Task requirements: Your response should consist solely of the lines from the one containing "u_core.rdata: 64" through the end of the data, copied exactly.

Stored data

>>

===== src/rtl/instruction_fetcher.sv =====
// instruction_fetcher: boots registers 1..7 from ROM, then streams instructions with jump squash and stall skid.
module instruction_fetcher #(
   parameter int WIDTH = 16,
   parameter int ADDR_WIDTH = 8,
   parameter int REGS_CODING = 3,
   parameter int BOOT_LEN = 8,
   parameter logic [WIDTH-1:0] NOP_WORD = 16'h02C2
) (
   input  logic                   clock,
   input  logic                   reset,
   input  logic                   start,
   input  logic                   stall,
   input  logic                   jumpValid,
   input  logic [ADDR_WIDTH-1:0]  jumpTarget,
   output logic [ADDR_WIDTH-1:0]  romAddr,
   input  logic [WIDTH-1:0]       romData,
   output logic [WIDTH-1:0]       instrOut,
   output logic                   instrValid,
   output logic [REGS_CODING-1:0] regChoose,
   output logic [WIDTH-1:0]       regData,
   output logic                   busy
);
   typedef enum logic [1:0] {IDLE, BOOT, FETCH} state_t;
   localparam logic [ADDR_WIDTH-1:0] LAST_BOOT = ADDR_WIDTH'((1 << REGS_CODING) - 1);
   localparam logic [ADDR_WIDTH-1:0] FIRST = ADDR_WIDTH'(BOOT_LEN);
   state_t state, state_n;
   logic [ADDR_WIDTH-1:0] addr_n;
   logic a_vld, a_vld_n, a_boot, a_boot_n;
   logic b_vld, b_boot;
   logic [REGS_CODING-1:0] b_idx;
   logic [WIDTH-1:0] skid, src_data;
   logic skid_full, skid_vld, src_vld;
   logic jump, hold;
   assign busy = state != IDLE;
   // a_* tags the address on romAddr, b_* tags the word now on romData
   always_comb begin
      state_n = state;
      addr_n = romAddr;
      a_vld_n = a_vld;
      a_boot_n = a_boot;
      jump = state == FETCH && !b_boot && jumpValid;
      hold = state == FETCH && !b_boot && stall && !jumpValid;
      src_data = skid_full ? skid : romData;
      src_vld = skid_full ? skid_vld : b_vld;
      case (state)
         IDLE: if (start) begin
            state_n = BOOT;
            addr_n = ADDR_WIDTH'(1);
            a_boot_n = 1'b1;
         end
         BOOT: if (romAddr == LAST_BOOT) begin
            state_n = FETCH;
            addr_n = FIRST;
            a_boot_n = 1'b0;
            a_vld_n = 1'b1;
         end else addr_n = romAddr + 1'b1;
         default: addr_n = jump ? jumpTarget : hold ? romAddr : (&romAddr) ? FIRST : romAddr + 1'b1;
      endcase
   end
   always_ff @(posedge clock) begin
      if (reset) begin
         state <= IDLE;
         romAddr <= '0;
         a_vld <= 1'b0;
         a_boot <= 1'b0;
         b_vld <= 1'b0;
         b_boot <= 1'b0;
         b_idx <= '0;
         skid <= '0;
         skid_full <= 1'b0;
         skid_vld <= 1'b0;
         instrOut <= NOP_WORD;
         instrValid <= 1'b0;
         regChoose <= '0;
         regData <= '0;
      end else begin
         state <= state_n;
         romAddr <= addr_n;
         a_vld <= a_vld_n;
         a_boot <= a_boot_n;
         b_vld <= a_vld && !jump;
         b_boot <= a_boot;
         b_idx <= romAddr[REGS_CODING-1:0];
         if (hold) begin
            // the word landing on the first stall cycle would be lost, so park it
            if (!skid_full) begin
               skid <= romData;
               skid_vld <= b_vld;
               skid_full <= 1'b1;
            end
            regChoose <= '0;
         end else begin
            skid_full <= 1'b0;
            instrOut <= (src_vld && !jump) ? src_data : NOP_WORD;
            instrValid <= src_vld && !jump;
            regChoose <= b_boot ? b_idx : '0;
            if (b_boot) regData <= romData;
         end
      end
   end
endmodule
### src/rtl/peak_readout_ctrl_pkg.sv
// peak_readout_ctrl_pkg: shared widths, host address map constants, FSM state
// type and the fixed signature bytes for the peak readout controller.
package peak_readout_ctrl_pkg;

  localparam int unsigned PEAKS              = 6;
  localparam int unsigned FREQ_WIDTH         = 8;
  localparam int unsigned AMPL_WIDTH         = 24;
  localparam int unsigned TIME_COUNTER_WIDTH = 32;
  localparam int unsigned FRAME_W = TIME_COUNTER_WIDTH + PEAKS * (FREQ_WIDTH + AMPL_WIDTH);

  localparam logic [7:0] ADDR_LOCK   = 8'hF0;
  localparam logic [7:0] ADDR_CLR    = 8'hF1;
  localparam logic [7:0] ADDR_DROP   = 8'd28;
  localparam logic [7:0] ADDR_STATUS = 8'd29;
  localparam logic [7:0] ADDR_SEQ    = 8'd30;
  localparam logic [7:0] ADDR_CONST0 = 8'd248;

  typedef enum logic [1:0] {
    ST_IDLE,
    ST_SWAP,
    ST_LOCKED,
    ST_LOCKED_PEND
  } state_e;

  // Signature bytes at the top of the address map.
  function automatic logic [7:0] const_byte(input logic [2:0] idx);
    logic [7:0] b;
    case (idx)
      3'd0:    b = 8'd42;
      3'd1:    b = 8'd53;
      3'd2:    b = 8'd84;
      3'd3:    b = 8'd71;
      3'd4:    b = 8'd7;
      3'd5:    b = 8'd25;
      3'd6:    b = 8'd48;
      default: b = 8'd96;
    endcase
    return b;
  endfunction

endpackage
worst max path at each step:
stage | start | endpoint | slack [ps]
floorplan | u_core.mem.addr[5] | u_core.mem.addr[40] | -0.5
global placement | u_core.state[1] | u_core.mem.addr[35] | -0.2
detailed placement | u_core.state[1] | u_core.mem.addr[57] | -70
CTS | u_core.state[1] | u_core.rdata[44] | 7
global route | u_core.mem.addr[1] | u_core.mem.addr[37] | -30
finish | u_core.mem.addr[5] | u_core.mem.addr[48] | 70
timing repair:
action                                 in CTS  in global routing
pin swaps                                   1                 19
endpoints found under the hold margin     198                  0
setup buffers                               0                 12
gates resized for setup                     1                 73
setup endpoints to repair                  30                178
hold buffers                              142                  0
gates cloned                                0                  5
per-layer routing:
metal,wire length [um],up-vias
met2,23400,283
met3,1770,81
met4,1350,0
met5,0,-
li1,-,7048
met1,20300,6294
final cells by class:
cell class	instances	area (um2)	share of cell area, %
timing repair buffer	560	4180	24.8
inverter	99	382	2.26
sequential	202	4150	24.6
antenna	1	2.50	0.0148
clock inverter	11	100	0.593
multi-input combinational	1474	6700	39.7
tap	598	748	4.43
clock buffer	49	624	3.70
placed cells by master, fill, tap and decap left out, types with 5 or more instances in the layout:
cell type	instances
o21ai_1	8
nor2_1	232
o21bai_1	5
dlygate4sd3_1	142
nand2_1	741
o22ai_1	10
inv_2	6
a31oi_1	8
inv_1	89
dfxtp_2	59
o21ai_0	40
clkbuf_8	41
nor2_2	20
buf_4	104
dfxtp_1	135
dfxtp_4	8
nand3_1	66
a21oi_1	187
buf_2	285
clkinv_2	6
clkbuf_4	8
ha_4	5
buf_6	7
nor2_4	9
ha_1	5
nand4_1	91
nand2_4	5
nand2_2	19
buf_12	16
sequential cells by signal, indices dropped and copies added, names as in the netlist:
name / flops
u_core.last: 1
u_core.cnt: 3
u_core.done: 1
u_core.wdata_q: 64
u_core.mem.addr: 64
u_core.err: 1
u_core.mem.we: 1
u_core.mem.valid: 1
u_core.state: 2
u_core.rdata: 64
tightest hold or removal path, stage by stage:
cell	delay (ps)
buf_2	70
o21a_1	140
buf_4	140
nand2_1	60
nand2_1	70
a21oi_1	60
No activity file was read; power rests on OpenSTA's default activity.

<<

Response to the exercise:
u_core.rdata: 64
tightest hold or removal path, stage by stage:
cell	delay (ps)
buf_2	70
o21a_1	140
buf_4	140
nand2_1	60
nand2_1	70
a21oi_1	60
No activity file was read; power rests on OpenSTA's default activity.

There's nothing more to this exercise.